Records from a dataset:
Start of Block

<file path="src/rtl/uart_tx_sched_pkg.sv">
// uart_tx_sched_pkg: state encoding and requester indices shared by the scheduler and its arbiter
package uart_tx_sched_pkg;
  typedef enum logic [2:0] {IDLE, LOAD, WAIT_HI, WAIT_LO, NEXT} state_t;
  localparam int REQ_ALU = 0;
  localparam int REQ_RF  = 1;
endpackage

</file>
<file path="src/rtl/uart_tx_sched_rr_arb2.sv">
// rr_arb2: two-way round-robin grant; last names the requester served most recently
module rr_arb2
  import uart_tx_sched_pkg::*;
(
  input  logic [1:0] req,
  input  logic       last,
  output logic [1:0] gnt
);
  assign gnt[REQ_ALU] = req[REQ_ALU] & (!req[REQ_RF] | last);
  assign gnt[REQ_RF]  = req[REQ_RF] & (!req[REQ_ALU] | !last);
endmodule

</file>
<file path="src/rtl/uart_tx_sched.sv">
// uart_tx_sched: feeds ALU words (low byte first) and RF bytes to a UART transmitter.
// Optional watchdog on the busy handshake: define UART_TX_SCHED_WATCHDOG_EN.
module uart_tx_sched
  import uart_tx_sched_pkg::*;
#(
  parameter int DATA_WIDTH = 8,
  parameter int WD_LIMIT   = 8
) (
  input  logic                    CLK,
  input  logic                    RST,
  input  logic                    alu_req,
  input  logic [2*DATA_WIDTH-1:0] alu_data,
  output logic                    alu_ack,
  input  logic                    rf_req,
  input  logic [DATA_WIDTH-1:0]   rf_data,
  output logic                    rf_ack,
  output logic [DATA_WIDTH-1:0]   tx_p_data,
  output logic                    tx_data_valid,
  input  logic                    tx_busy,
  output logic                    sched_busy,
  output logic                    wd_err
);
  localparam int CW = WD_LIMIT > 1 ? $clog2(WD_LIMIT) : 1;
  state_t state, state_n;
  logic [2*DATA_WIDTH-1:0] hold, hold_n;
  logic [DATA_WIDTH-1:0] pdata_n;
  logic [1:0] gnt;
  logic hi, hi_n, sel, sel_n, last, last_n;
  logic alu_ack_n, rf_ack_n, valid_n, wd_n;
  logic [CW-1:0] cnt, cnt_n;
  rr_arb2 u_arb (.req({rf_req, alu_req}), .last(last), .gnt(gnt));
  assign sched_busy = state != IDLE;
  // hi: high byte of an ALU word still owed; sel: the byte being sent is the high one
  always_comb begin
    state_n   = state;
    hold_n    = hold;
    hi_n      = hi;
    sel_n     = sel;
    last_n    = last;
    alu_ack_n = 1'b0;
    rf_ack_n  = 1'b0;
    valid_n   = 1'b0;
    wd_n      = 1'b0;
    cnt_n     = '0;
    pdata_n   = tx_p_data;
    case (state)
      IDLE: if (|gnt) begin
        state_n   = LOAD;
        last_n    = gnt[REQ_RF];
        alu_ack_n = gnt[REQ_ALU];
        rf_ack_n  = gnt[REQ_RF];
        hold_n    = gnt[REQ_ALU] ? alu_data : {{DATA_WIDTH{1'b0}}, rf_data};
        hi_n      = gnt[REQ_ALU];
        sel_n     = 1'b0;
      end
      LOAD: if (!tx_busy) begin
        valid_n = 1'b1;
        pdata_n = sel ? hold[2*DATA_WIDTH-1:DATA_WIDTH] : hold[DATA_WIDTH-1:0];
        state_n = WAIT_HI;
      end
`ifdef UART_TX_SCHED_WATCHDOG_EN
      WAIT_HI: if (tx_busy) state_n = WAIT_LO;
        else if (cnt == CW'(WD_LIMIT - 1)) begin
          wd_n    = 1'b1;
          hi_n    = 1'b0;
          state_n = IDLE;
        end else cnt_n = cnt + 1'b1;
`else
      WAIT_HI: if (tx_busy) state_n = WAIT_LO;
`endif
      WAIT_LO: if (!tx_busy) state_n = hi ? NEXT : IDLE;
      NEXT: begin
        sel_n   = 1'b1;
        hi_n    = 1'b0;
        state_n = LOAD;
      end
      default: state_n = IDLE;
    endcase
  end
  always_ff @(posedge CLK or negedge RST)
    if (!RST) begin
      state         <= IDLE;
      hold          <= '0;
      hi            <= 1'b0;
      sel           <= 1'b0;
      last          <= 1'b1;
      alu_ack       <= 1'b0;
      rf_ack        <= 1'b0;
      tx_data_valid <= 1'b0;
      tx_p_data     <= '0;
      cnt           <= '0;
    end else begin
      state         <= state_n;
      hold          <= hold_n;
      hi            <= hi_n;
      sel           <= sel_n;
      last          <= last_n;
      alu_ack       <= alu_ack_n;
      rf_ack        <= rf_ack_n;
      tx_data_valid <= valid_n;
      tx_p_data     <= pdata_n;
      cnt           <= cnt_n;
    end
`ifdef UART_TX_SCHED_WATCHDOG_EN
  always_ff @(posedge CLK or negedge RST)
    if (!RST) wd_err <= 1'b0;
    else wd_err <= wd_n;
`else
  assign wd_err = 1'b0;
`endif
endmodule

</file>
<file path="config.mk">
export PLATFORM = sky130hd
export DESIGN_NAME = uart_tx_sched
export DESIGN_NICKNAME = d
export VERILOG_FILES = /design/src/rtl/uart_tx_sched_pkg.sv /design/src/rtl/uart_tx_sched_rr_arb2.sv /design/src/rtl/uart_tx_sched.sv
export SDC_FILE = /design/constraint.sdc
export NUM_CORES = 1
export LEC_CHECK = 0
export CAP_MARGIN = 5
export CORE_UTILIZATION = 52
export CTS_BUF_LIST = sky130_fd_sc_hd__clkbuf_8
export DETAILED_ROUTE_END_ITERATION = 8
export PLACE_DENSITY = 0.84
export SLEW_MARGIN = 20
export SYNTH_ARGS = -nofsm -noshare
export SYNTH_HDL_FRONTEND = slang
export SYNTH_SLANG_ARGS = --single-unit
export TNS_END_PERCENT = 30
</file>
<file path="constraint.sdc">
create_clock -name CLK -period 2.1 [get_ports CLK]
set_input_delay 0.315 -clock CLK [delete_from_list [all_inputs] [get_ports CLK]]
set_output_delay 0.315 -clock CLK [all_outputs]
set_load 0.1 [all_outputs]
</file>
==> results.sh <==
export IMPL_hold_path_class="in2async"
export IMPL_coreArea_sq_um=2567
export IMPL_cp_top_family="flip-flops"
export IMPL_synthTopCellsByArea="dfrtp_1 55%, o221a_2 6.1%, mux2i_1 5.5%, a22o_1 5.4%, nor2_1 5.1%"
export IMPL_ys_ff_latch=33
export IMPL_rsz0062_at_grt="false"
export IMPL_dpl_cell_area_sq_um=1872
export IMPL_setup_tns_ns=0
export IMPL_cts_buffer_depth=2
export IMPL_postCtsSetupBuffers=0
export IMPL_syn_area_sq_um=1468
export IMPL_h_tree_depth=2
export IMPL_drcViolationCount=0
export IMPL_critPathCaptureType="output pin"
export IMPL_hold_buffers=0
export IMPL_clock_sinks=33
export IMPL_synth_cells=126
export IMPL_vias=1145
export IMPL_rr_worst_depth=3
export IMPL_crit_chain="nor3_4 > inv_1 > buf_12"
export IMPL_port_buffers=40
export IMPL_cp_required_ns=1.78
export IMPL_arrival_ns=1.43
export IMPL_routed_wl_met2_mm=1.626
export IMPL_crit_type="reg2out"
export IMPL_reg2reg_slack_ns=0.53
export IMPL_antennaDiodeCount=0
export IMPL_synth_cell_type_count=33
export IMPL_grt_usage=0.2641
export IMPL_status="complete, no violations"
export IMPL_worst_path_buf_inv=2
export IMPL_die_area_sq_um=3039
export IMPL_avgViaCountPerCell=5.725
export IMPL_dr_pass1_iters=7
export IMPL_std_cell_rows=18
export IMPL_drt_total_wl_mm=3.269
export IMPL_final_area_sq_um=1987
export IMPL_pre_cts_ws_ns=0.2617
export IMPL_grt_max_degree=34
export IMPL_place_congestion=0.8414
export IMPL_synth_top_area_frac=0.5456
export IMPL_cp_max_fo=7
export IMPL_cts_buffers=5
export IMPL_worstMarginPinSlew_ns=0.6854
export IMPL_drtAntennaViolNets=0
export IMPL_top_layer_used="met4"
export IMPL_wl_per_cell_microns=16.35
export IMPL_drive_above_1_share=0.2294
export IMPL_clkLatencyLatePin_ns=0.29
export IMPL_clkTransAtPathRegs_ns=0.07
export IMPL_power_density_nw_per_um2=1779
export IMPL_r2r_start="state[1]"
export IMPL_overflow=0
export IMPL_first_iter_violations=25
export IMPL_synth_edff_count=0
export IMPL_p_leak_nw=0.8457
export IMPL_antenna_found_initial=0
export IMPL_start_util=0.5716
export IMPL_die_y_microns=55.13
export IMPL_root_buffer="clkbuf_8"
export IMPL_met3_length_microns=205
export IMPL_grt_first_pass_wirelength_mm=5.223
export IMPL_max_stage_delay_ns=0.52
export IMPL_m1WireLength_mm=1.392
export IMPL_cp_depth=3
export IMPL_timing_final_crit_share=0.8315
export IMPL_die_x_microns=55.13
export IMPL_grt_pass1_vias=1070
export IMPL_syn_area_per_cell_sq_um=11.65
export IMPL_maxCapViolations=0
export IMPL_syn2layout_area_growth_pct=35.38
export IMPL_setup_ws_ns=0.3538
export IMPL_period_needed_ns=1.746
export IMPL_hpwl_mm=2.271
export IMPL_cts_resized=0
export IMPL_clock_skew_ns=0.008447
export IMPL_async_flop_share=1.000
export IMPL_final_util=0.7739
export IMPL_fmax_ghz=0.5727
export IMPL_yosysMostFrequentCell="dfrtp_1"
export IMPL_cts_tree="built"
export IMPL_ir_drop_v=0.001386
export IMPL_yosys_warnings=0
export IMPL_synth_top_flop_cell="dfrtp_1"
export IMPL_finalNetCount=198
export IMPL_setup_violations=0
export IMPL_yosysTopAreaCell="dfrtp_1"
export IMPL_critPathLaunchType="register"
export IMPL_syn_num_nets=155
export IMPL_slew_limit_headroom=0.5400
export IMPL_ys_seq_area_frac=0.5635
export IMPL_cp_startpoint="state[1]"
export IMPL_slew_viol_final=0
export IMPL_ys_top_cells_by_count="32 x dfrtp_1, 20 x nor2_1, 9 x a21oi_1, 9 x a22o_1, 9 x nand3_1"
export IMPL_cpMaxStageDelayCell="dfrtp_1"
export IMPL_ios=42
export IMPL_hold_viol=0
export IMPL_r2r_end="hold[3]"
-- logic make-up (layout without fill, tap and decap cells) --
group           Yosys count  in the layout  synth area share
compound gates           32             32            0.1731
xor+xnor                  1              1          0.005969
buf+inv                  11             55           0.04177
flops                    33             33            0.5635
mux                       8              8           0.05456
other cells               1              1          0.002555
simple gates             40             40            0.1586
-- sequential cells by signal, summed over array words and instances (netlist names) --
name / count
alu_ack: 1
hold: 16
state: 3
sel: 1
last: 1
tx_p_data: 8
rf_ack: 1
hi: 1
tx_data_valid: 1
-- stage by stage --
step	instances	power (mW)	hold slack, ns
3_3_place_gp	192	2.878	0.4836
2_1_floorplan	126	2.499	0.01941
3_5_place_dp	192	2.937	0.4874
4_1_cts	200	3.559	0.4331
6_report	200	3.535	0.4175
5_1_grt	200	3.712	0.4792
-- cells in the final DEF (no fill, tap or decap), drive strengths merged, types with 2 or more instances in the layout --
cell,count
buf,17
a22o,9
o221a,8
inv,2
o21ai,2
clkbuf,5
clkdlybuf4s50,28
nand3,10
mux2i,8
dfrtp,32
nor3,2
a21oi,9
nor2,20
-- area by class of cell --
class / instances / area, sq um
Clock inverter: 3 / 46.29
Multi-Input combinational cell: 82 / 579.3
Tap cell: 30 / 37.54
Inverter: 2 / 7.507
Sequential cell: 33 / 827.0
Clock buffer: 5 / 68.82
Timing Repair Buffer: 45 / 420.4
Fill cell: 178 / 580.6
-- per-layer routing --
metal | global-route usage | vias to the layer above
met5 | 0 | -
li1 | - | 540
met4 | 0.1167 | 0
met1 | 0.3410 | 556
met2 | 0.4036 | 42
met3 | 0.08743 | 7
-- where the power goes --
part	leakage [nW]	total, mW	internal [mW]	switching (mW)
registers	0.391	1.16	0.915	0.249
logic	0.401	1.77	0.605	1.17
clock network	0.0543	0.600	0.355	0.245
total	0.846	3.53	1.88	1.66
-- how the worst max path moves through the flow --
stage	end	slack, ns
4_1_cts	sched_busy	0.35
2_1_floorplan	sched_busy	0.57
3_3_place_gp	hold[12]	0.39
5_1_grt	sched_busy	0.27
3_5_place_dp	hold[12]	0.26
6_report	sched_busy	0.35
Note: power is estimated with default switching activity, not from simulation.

End of Block

■ WORK REQUEST
Print the lines above from the one with "export IMPL_fmax_ghz=0.5727" through the one with "export IMPL_hold_viol=0", both included, exactly as written and nothing more.

■ SOLUTION TO THIS PROBLEM
export IMPL_fmax_ghz=0.5727
export IMPL_yosysMostFrequentCell="dfrtp_1"
export IMPL_cts_tree="built"
export IMPL_ir_drop_v=0.001386
export IMPL_yosys_warnings=0
export IMPL_synth_top_flop_cell="dfrtp_1"
export IMPL_finalNetCount=198
export IMPL_setup_violations=0
export IMPL_yosysTopAreaCell="dfrtp_1"
export IMPL_critPathLaunchType="register"
export IMPL_syn_num_nets=155
export IMPL_slew_limit_headroom=0.5400
export IMPL_ys_seq_area_frac=0.5635
export IMPL_cp_startpoint="state[1]"
export IMPL_slew_viol_final=0
export IMPL_ys_top_cells_by_count="32 x dfrtp_1, 20 x nor2_1, 9 x a21oi_1, 9 x a22o_1, 9 x nand3_1"
export IMPL_cpMaxStageDelayCell="dfrtp_1"
export IMPL_ios=42
export IMPL_hold_viol=0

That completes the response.